Some candles are long and some candles are short. Long candles tell you there was a lot of pressure to buy or sell and short candles tell you there was very little pressure.

Bull Trap: Defined in CryptoCurrency

Bull Trap: Defined in CryptoCurrency


A bull trap is an investor who wants to profit from the movement of increasing prices. 


A bull trap is a false impression that the prices are increasing causing a bullish investor to try to take advantage of that. 


The price then reverses, going back down causing the him to lose money.

Bull: Defined in CryptoCurrency

Bull: Defined in CryptoCurrency


A bull market is defined as a continued increase in value for any type of asset. Also known as a “bull run”.



You can think of a bull, swinging his big horned head upwards rocketing prices upwards. 


An investor who is a bull wants to profit from the movement of increasing prices.

Bubble: Defined in CryptoCurrency

Bubble: Defined in CryptoCurrency

A bubble is a large increase in prices for the whole economy or a part of the economy, followed by a massive, rapid drop.

 

It’s important to notice that a bubble is only a bubble if it applies to an entire economy or part of the economy. If the massive price swings are just between you and your circle of friends, it’s probably not a bubble.



Famous historical examples of bubbles are the Dutch Tulip bubble of the 1630s, the Dot-Com bubble of the 1990s, the housing bubble of the early 2000s and some like to say the Bitcoin bubble of 2017.

bubble-image

Let’s first look at the definition of “natural price”


Natural price is an amount of money being charged, set by the cost of producing a product. For example, if it costs $3.00 to produce 12 duck eggs, than the natural price is $3.00.

If demand goes up from unreasonable, unnatural causes, then prices will shoot up.

Here’s a ridiculous example of a bubble with duck eggs:

Let’s imagine that Joe buys 12 duck eggs every week from a duck farmer for $5. Under normal circumstances, the price will probably stay fixed at $5. But then let’s say the Kardashians tell the world they love duck eggs and themselves eat 3 every single day!

Suddenly millions of people also want duck eggs and the duck farmer is overwhelmed with of customers asking for his eggs. When Joe asks the farmer for his usual 12 eggs for $5, Bill who watched the Kardashians offers more money for those same eggs.
  • Joe offers $10 for 12 eggs.
  • Alice hears Bill’s offer and wants the eggs even more and offers $20.
  • Susy hears Alice’s offer and offers a massive $50. In minutes, those $5 eggs are worth 10X at $50!
Several weeks later, the Kardashians and their friends don’t care about duck eggs. Silly Susy may have stocked up on hundreds of eggs, but now the Kardashians don’t care and neither does she. Susy begins to sell her duck eggs and the price of duck eggs drops rapidly.

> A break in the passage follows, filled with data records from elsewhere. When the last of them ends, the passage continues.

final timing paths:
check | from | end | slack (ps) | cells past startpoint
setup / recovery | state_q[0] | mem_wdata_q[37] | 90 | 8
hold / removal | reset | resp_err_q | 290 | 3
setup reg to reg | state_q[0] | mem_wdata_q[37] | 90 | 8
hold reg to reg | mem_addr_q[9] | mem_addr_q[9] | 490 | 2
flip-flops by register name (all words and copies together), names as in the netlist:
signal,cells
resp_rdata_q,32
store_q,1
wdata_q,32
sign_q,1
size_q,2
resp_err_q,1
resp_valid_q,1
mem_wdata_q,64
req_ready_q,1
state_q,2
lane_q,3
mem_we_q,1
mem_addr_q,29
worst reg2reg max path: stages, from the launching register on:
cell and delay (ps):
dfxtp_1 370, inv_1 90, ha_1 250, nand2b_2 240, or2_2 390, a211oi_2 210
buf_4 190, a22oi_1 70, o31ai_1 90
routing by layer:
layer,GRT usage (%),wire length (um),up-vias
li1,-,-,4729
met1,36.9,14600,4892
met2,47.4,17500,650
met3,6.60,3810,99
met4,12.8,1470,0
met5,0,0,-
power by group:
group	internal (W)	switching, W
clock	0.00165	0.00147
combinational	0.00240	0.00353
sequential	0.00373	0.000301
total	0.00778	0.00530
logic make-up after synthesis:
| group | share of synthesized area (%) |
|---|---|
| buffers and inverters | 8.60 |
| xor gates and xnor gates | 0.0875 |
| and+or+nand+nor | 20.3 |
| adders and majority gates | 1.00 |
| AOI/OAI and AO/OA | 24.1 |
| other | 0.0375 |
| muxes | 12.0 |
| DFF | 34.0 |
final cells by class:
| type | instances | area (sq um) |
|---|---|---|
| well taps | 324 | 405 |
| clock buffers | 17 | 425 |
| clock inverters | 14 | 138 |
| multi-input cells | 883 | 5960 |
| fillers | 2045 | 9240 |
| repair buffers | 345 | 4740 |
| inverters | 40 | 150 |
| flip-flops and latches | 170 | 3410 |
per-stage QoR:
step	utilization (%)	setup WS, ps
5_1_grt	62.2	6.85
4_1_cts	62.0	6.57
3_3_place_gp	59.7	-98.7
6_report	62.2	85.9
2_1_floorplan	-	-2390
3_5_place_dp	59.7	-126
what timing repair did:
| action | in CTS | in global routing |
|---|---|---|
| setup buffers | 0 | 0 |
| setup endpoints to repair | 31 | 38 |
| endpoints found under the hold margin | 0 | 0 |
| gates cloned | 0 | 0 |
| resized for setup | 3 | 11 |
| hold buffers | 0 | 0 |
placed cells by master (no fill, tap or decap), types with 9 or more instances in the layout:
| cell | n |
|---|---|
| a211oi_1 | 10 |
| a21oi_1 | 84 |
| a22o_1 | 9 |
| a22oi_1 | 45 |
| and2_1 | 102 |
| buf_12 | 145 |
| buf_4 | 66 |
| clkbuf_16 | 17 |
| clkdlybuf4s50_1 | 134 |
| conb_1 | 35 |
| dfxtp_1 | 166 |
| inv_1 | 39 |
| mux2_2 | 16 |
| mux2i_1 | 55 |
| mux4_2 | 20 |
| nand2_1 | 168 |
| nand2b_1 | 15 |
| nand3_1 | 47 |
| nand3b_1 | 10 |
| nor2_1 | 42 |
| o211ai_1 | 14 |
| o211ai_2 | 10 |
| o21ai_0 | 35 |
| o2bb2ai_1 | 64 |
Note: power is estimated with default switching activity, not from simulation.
$ cat config.mk
export PLATFORM = sky130hd
export DESIGN_NAME = hazard_stall_ctrl
export DESIGN_NICKNAME = d
export VERILOG_FILES = /design/src/rtl/hazard_stall_ctrl.sv
export SDC_FILE = /design/constraint.sdc
export NUM_CORES = 1
export LEC_CHECK = 0
export ABC_AREA = 0
export BUFFER_PORTS_ARGS = -buffer_cell sky130_fd_sc_hd__buf_2
export CORE_UTILIZATION = 48
export DETAILED_ROUTE_END_ITERATION = 7
export GPL_TIMING_DRIVEN = 0
export MAX_ROUTING_LAYER = met4
export PLACE_DENSITY = 0.83
export SYNTH_ARGS = -nofsm -noshare
export SYNTH_HDL_FRONTEND = slang
export SYNTH_SLANG_ARGS = --single-unit
$ cat constraint.sdc
create_clock -name clk -period 1.9 [get_ports clk]
set_input_delay 0 -clock clk [delete_from_list [all_inputs] [get_ports clk]]
set_output_delay 0 -clock clk [all_outputs]
set_load 0.05 [all_outputs]
$ cat src/rtl/hazard_stall_ctrl.sv
// Pipeline sequencing controller: gates the PC and pipeline-register enables.
// Inserts bubbles and flushes for load-use hazards, taken branches and
// data-memory wait states. Also keeps a saturating stall counter and a
// sticky memory-timeout flag.
module hazard_stall_ctrl #(
  parameter int unsigned TIMEOUT = 16,
  parameter int unsigned CNT_W   = 32
) (
  input  logic             clk,
  input  logic             reset_n,
  input  logic             id_valid,
  input  logic [4:0]       id_rs1,
  input  logic [4:0]       id_rs2,
  input  logic             id_uses_rs2,
  input  logic             ex_mem_read,
  input  logic [4:0]       ex_rd,
  input  logic             ex_branch_taken,
  input  logic             mem_req,
  input  logic             dmem_ready,
  output logic             pc_write,
  output logic             ifid_write,
  output logic             ifid_flush,
  output logic             idex_write,
  output logic             idex_bubble,
  output logic             exmem_write,
  output logic [CNT_W-1:0] stall_cycles,
  output logic             timeout_err
);

  typedef enum logic [1:0] {RUN, MEM_WAIT, ERROR} state_t;

  // Control bundle order: {pc, ifid, flush, idex, bubble, exmem}
  localparam logic [5:0] CTL_HOLD   = 6'b000000;
  localparam logic [5:0] CTL_SQUASH = 6'b111111;
  localparam logic [5:0] CTL_LDUSE  = 6'b000111;
  localparam logic [5:0] CTL_GO     = 6'b110101;
  localparam logic [7:0] TMO        = 8'(TIMEOUT);

  state_t     state, state_nx;
  logic [7:0] wait_cnt, wait_nx;
  logic       err_set;
  logic       mem_stall, load_use, ms_eff;
  logic [5:0] nrm, ctl, ctl_q;
  logic       cnt_inc;

  assign mem_stall = mem_req & ~dmem_ready;
  assign load_use  = id_valid & ex_mem_read & (ex_rd != 5'd0) &
                     ((ex_rd == id_rs1) | (id_uses_rs2 & (ex_rd == id_rs2)));
  // In the MEM_WAIT release cycle the memory stall is treated as resolved.
  assign ms_eff    = (state == RUN) & mem_stall;

  // Normal evaluation: mem stall beats branch, which beats load-use.
  always_comb begin
    nrm = CTL_GO;
    if (ms_eff)               nrm = CTL_HOLD;
    else if (ex_branch_taken) nrm = CTL_SQUASH;
    else if (load_use)        nrm = CTL_LDUSE;
  end

  // Next-state, wait counter and control selection per state.
  always_comb begin
    state_nx = state;
    wait_nx  = wait_cnt;
    err_set  = 1'b0;
    ctl      = CTL_HOLD;
    case (state)
      RUN: begin
        ctl = nrm;
        if (mem_stall) begin
          state_nx = MEM_WAIT;
          wait_nx  = 8'd1;
        end
      end
      MEM_WAIT: begin
        if (dmem_ready) begin
          ctl      = nrm;
          state_nx = RUN;
          wait_nx  = 8'd0;
        end else if (wait_cnt < TMO) begin
          wait_nx = wait_cnt + 8'd1;
        end else begin
          state_nx = ERROR;
          err_set  = 1'b1;
        end
      end
      ERROR:   ctl = CTL_HOLD;
      default: state_nx = RUN;
    endcase
  end

  // Reset forces every enable and flush/bubble low, independent of the clock.
  assign ctl_q = reset_n ? ctl : CTL_HOLD;
  assign {pc_write, ifid_write, ifid_flush, idex_write, idex_bubble, exmem_write} = ctl_q;

  // The edge that enters ERROR is not counted; the counter freezes from there on.
  assign cnt_inc = ~ctl[5] & (state != ERROR) & (state_nx != ERROR);

  // State register and wait counter.
  always_ff @(posedge clk or negedge reset_n) begin
    if (!reset_n) begin
      state    <= RUN;
      wait_cnt <= 8'd0;
    end else begin
      state    <= state_nx;
      wait_cnt <= wait_nx;
    end
  end

  // Saturating stall-cycle counter.
  always_ff @(posedge clk or negedge reset_n) begin
    if (!reset_n)                      stall_cycles <= '0;
    else if (cnt_inc && !(&stall_cycles)) stall_cycles <= stall_cycles + CNT_W'(1);
  end

  // Sticky timeout flag; only reset clears it.
  always_ff @(posedge clk or negedge reset_n) begin
    if (!reset_n)     timeout_err <= 1'b0;
    else if (err_set) timeout_err <= 1'b1;
  end

endmodule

Now Joe can continue buying his duck eggs for $5. The bubble has popped.

Prices only go up for two reasons: 

An increase in demand as we’ve seen above ora decrease in supply.

If the farmer’s ducks always make 24 eggs each week but this week they only make 12, the farmer could charge Joe more than $5 simply because they both want those 12 eggs.

By definition, a bubble must burst, if it doesn’t, then it wasn’t a bubble to begin with.